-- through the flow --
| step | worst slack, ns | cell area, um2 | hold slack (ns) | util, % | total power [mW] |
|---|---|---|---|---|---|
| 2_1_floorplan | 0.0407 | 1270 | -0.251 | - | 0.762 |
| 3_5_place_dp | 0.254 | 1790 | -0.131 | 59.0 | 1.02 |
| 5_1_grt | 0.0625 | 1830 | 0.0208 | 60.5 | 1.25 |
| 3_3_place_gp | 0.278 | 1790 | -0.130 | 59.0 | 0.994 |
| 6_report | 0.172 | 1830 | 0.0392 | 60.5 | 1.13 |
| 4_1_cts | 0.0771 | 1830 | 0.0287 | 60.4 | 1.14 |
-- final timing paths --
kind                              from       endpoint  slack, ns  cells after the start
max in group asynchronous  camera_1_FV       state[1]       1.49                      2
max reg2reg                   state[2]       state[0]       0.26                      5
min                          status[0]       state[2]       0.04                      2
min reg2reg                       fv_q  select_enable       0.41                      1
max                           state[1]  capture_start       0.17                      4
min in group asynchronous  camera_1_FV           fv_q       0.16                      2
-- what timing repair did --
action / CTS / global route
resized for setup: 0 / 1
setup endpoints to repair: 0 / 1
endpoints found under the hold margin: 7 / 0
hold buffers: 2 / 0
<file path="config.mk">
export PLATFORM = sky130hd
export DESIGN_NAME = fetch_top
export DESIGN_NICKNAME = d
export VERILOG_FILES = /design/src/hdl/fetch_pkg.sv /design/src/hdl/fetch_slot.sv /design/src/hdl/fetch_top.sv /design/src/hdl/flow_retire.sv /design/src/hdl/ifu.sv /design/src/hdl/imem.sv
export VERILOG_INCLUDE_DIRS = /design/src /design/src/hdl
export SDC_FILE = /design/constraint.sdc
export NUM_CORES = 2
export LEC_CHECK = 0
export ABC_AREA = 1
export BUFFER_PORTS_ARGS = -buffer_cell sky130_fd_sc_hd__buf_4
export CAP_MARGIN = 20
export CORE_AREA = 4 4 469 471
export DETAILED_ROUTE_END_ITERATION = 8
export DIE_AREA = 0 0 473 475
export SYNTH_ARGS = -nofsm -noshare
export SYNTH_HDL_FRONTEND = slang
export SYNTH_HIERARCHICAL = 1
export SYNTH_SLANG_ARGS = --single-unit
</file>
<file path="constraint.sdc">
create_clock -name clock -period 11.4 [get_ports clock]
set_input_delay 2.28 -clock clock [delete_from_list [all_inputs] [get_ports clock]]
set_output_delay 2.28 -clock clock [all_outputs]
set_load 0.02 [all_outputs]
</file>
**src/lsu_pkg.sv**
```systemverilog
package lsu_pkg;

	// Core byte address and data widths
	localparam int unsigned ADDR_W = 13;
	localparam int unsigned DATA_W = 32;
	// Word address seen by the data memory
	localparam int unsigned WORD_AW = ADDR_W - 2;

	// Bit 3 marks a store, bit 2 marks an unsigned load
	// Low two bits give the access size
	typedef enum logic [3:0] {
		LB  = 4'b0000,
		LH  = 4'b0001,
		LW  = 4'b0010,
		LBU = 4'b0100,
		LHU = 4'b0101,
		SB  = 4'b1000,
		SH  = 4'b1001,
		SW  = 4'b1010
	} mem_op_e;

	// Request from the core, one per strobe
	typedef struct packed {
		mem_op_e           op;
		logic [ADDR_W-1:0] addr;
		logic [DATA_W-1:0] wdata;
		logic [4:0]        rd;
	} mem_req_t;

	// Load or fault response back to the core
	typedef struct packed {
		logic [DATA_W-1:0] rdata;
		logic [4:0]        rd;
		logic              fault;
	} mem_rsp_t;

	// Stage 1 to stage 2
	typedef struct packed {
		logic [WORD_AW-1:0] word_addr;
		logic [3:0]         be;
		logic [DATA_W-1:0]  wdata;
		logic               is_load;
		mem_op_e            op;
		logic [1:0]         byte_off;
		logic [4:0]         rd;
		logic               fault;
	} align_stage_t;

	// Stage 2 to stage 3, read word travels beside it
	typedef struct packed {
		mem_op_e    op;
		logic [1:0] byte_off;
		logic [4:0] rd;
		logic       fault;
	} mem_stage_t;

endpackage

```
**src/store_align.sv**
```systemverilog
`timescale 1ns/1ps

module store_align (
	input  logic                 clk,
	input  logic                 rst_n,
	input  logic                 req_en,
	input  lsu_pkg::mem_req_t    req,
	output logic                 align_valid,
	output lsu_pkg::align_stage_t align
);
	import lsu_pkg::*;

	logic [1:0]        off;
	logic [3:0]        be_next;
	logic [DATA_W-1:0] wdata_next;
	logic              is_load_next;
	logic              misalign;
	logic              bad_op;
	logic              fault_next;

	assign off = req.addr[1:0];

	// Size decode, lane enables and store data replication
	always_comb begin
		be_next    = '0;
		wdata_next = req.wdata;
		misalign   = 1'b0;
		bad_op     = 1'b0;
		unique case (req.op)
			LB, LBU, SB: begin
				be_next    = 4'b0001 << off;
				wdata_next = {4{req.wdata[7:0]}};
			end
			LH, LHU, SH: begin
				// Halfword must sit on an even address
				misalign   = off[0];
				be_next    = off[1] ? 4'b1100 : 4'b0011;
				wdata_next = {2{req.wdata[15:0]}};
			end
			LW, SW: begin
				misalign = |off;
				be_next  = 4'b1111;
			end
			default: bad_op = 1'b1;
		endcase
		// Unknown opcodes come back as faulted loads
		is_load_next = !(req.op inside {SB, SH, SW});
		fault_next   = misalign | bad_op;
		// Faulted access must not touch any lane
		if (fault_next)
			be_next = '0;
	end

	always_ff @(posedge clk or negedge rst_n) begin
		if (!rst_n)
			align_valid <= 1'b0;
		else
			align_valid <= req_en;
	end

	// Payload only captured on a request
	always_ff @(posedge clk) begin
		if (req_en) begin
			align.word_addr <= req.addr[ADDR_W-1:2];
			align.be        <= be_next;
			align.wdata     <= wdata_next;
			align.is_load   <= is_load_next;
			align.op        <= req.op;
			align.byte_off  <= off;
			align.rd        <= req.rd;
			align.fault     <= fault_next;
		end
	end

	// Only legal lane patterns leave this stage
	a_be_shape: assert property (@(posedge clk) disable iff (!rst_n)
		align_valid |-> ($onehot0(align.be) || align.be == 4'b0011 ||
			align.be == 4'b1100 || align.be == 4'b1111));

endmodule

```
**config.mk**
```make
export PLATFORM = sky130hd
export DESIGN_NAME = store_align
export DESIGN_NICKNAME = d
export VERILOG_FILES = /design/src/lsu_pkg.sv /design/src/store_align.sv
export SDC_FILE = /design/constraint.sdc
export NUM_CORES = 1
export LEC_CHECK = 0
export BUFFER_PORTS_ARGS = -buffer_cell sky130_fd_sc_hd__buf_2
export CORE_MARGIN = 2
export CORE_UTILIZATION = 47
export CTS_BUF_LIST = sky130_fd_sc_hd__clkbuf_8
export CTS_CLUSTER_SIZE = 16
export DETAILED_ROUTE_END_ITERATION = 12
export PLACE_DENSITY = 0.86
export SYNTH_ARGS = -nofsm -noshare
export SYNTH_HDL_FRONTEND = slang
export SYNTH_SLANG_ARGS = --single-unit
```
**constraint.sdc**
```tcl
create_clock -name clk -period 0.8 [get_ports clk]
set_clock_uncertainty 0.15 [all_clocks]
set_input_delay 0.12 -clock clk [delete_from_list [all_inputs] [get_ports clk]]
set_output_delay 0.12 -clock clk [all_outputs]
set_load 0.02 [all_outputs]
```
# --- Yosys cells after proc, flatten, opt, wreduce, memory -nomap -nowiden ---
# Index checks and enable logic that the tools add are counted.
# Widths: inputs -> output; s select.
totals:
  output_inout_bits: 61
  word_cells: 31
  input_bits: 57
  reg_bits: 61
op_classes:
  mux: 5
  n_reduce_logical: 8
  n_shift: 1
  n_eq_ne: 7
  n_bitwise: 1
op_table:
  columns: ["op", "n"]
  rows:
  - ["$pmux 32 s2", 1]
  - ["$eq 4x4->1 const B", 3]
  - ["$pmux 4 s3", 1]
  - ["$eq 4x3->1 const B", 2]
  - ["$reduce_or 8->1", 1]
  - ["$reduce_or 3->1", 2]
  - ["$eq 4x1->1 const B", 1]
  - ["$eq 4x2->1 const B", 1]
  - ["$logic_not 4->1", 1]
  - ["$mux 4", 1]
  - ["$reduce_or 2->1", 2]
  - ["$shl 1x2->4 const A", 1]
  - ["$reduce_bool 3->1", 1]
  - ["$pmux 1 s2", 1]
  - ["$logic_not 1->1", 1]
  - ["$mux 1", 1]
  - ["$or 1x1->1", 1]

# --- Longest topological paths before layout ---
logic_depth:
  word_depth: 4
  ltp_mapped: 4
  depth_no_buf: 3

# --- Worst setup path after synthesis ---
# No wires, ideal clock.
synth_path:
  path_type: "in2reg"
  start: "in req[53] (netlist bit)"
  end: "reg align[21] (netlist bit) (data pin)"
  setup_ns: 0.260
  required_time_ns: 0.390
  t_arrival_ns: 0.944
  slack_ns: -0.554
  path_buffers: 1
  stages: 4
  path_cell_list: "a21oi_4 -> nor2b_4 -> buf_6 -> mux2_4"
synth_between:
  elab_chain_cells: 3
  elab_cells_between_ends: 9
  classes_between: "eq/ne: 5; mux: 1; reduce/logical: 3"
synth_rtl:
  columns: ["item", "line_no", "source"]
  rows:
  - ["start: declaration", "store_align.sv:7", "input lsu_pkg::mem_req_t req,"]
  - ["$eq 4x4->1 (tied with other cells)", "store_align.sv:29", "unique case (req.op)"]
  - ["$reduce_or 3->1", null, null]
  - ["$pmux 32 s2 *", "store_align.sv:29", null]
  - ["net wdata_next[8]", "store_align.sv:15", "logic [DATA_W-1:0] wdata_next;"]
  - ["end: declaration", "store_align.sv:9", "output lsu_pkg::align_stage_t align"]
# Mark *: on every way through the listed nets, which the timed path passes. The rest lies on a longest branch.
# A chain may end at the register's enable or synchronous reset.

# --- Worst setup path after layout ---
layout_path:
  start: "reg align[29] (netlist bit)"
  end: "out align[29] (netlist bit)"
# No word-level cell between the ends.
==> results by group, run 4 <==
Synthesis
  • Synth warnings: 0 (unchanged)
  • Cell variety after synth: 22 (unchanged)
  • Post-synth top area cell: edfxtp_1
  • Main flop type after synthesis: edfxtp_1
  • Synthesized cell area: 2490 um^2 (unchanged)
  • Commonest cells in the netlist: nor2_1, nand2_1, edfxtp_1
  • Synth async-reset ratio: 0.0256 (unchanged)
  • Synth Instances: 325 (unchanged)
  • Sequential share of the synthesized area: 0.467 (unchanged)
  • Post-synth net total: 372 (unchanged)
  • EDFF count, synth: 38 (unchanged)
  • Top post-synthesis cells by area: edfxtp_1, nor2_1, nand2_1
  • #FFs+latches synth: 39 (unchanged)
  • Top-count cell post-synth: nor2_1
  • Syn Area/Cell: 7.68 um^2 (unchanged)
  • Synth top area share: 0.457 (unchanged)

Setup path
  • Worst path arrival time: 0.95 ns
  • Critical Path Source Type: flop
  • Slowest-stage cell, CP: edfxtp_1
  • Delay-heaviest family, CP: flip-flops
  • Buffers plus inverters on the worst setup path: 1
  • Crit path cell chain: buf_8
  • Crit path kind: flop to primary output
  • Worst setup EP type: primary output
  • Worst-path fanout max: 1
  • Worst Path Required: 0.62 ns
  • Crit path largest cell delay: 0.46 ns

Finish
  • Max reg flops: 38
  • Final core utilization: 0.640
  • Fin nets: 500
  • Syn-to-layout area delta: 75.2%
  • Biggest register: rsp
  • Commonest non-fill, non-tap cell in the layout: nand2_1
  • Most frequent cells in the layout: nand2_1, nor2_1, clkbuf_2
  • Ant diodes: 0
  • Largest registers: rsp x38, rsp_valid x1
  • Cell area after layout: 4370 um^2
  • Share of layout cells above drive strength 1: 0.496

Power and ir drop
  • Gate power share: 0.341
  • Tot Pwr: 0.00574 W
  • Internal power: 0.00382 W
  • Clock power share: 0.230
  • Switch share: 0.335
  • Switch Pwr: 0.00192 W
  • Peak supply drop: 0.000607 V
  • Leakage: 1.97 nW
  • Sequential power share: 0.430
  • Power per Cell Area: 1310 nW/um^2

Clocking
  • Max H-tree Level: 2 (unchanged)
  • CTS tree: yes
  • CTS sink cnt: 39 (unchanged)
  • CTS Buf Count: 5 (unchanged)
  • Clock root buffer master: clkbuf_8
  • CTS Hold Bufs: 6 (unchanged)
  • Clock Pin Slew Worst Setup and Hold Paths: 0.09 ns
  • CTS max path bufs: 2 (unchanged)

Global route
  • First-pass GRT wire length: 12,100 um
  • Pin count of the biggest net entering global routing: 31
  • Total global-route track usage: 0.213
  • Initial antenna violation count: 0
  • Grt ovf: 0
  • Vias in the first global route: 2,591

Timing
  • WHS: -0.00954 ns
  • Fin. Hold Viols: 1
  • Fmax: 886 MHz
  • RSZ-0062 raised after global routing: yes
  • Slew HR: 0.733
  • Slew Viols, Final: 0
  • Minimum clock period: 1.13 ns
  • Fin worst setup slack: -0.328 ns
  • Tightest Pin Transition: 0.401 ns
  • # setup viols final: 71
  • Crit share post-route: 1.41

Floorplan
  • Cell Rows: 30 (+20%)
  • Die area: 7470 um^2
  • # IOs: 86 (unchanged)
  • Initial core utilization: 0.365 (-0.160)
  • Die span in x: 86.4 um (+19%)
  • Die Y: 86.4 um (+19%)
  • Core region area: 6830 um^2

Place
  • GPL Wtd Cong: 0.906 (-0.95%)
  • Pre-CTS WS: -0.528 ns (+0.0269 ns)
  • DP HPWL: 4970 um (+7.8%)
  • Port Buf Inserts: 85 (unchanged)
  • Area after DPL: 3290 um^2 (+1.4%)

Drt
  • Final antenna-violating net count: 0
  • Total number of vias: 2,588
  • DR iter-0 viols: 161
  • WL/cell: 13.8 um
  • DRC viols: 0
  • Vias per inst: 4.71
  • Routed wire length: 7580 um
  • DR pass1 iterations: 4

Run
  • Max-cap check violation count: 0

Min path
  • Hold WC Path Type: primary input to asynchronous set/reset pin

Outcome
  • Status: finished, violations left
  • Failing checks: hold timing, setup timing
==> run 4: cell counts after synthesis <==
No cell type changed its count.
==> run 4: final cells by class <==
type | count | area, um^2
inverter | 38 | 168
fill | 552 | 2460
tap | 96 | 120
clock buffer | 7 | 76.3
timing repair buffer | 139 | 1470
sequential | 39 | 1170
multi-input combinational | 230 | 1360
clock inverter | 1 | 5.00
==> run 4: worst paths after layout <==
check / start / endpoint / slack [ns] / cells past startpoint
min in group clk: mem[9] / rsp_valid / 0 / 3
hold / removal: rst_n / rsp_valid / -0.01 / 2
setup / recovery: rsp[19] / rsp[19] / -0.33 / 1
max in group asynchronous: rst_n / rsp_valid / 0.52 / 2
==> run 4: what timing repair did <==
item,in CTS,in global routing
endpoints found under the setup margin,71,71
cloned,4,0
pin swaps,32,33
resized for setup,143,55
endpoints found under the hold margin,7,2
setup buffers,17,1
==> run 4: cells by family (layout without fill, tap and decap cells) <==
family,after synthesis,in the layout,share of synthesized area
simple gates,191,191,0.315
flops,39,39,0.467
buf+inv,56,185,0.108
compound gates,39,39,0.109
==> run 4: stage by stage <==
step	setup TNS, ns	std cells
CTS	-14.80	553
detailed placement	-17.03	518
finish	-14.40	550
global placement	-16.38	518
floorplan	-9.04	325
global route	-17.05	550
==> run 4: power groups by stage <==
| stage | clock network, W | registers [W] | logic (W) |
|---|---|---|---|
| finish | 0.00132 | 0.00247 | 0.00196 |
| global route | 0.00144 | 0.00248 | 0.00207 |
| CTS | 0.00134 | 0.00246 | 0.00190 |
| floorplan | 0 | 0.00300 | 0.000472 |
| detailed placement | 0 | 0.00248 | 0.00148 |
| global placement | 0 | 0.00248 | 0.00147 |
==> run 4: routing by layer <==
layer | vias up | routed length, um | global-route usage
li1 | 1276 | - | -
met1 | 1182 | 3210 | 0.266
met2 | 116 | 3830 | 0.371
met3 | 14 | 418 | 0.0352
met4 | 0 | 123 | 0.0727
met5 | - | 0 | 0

= TASK BRIEF =
Sift the material for lines that include the word "Initial", and copy each one.

= RESPONSE AREA =
  • Initial antenna violation count: 0
  • Initial core utilization: 0.365 (-0.160)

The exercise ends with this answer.